The results show that the flow distribution is inadequate in the square geometry, the presence of the interdigitated flow field generates stagnant zones and high velocity zones. While for the new geometry a more homogeneous distribution was observed, without recirculations and stagnant zones. The simulation of the injection of a tracer molecule makes evident the deviation of the flow distribution in the typical geometry, reflected on longer retention times compared to the new geometry (Fig.1). The impact of the flow distribution on mass transport and potential/current distribution is notorious.
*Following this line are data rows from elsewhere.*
--- src/hw/rtl/polar_to_cartesian_degrees_defines.svh ---
// Assertion macros shared by the polar to cartesian converter.
`ifndef POLAR_TO_CARTESIAN_DEGREES_DEFINES_SVH
`define POLAR_TO_CARTESIAN_DEGREES_DEFINES_SVH
`ifndef SYNTHESIS
`define P2C_ASSERT(lbl, ck, rn, prop) \
	lbl: assert property (@(posedge ck) disable iff (!rn) prop) \
	else $error("p2c: implication violated");
`define P2C_NEVER(lbl, ck, rn, expr) \
	lbl: assert property (@(posedge ck) disable iff (!rn) !(expr)) \
	else $error("p2c: forbidden condition seen");
`else
`define P2C_ASSERT(lbl, ck, rn, prop)
`define P2C_NEVER(lbl, ck, rn, expr)
`endif
`endif

--- src/hw/rtl/p2c_pkg.sv ---
// Types, constants and the arctangent table of the polar to cartesian converter.
package p2c_pkg;

	localparam int RADIUS_W = 16;
	localparam int ANGLE_W  = 18;
	localparam int COORD_W  = 16;

	// Working widths: x/y in Q22 with CORDIC growth, z in 2^-24 degree
	localparam int XW      = 32;
	localparam int ZW      = 34;
	localparam int PROD_W  = RADIUS_W + 31;

	localparam int TABLE_LEN       = 24;
	localparam int ROT_STAGES_DEF  = 16;

	localparam logic [29:0] GAIN_Q30 = 30'd652032874;
	localparam int GAIN_SHIFT   = 16;
	localparam int GAIN_ROUND   = 32768;

	localparam int TURN_UNITS   = 46080;
	localparam int HALF_TURN    = 23040;
	localparam int QUARTER_TURN = 11520;
	localparam int ANGLE_BIAS   = 3 * TURN_UNITS;
	localparam int BIAS_W       = 19;
	localparam int MOD_W        = 16;
	localparam int FOLD_W       = 15;
	localparam int Z_SHIFT      = 17;

	localparam int OUT_SHIFT    = 14;
	localparam int OUT_ROUND    = 8192;
	localparam int COORD_MAX    = 32767;
	localparam int COORD_MIN    = -32768;

	localparam logic [29:0] ATAN_Q24 [TABLE_LEN] = '{
		30'd754974720, 30'd445687602, 30'd235489088, 30'd119537938,
		30'd60000934,  30'd30029717,  30'd15018523,  30'd7509720,
		30'd3754917,   30'd1877466,   30'd938734,    30'd469367,
		30'd234684,    30'd117342,    30'd58671,     30'd29335,
		30'd14668,     30'd7334,      30'd3667,      30'd1833,
		30'd917,       30'd458,       30'd229,       30'd115
	};

	typedef struct packed {
		logic signed [XW-1:0] x;
		logic signed [XW-1:0] y;
		logic signed [ZW-1:0] z;
	} rot_t;

endpackage

--- src/hw/rtl/p2c_polar_if.sv ---
// Input channel: radius and angle beat with valid/ready.
interface p2c_polar_if
	import p2c_pkg::*;
();
	logic                       valid;
	logic                       ready;
	logic signed [RADIUS_W-1:0] radius;
	logic signed [ANGLE_W-1:0]  angle_deg;

	modport source (output valid, radius, angle_deg, input ready);
	modport sink (input valid, radius, angle_deg, output ready);
endinterface

--- src/hw/rtl/p2c_prep.sv ---
// Gain compensation and angle reduction ahead of the rotation chain.
`include "polar_to_cartesian_degrees_defines.svh"
module p2c_prep
	import p2c_pkg::*;
(
	input  logic           clk,
	input  logic           arst_n,
	p2c_polar_if.sink      polar,
	output logic           dn_valid,
	input  logic           dn_ready,
	output rot_t           dn
);

	logic                     valid_s1;
	logic                     valid_s2;
	logic                     ready_s1;
	logic                     ready_s2;
	logic signed [PROD_W-1:0] prod_s1;
	logic signed [FOLD_W-1:0] m_s1;
	logic                     neg_s1;
	rot_t                     rot_s2;

	logic signed [19:0]       a_bias;
	logic [BIAS_W-1:0]        u;
	logic [BIAS_W-1:0]        sub;
	logic [MOD_W-1:0]         m0;
	logic signed [16:0]       ms;
	logic signed [FOLD_W-1:0] mf;
	logic                     neg;
	logic signed [PROD_W-1:0] prod;
	logic signed [PROD_W-1:0] prod_rnd;
	logic signed [XW-1:0]     v0;

	assign ready_s2    = !valid_s2 || dn_ready;
	assign ready_s1    = !valid_s1 || ready_s2;
	assign polar.ready = ready_s1;

	// Reduce the angle modulo one turn: bias positive, then take off whole turns
	always_comb begin
		a_bias = 20'(polar.angle_deg) + 20'(ANGLE_BIAS);
		u      = a_bias[BIAS_W-1:0];
		sub    = '0;
		for (int j = 1; j <= 5; j++) begin
			if (u >= BIAS_W'(j * TURN_UNITS)) begin
				sub = BIAS_W'(j * TURN_UNITS);
			end
		end
		m0 = MOD_W'(u - sub);
		if (m0 >= MOD_W'(HALF_TURN)) begin
			ms = $signed({1'b0, m0}) - 17'(TURN_UNITS);
		end else begin
			ms = $signed({1'b0, m0});
		end
		// Fold into [-90, +90] degrees, flipping the vector
		neg = 1'b0;
		mf  = FOLD_W'(ms);
		if (ms > 17'(QUARTER_TURN)) begin
			neg = 1'b1;
			mf  = FOLD_W'(ms - 17'(HALF_TURN));
		end else if (ms < -17'(QUARTER_TURN)) begin
			neg = 1'b1;
			mf  = FOLD_W'(ms + 17'(HALF_TURN));
		end
	end

	assign prod = PROD_W'(polar.radius) * PROD_W'($signed({1'b0, GAIN_Q30}));

	always_ff @(posedge clk or negedge arst_n) begin
		if (!arst_n) begin
			valid_s1 <= 1'b0;
		end else if (ready_s1) begin
			valid_s1 <= polar.valid;
		end
	end

	always_ff @(posedge clk) begin
		if (polar.valid && ready_s1) begin
			prod_s1 <= prod;
			m_s1    <= mf;
			neg_s1  <= neg;
		end
	end

	always_comb begin
		prod_rnd = prod_s1 + PROD_W'(GAIN_ROUND);
		v0       = XW'(prod_rnd >>> GAIN_SHIFT);
	end

	always_ff @(posedge clk or negedge arst_n) begin
		if (!arst_n) begin
			valid_s2 <= 1'b0;
		end else if (ready_s2) begin
			valid_s2 <= valid_s1;
		end
	end

	always_ff @(posedge clk) begin
		if (valid_s1 && ready_s2) begin
			rot_s2.x <= neg_s1 ? -v0 : v0;
			rot_s2.y <= '0;
			rot_s2.z <= ZW'(m_s1) <<< Z_SHIFT;
		end
	end

	assign dn_valid = valid_s2;
	assign dn       = rot_s2;

	`P2C_ASSERT(a_accept_fills_s1, clk, arst_n, polar.valid && polar.ready |=> valid_s1)
	`P2C_ASSERT(a_fold_range, clk, arst_n, valid_s1 |-> m_s1 <= QUARTER_TURN && m_s1 >= -QUARTER_TURN)

endmodule

--- src/flat_wrapper.sv ---
// flat-port wrapper written by rule: the top's interface ports become plain ports
module p2c_prep_flat import p2c_pkg::*;
  (clk, arst_n, dn_valid, dn_ready, dn, polar_valid, polar_radius, polar_angle_deg, polar_ready);
  p2c_polar_if polar_i ();
  input  logic clk;
  input  logic arst_n;
  output logic dn_valid;
  input  logic dn_ready;
  output rot_t dn;
  input wire logic [$bits(polar_i.valid)-1:0] polar_valid;
  input wire logic [$bits(polar_i.radius)-1:0] polar_radius;
  input wire logic [$bits(polar_i.angle_deg)-1:0] polar_angle_deg;
  output wire logic [$bits(polar_i.ready)-1:0] polar_ready;
  assign polar_i.valid = polar_valid;
  assign polar_i.radius = polar_radius;
  assign polar_i.angle_deg = polar_angle_deg;
  assign polar_ready = polar_i.ready;
  p2c_prep u_core (.clk(clk), .arst_n(arst_n), .polar(polar_i), .dn_valid(dn_valid), .dn_ready(dn_ready), .dn(dn));
endmodule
Since the potential/current distribution is dependent on the mass transport and concentration gradients, the new geometry showed a more homogeneous distribution due to the better flow distribution. Based on the results shown here, the proposed geometry is a promising alternative to the typical square geometry for redox flow battery applications.

References

1. P. Alotto, M. Guarnieri, and F. Moro, Renew. Sustain. Energy Rev., 29, 325–335 (2014).
2. L. F. Arenas, C. Ponce de León, and F. C. Walsh, J. Energy Storage, 11, 119–153 (2017) http://dx.doi.org/10.1016/j.est.2017.02.007.
3. T. Jyothi Latha and S. Jayanti, J. Appl. Electrochem., 44, 995–1006 (2014).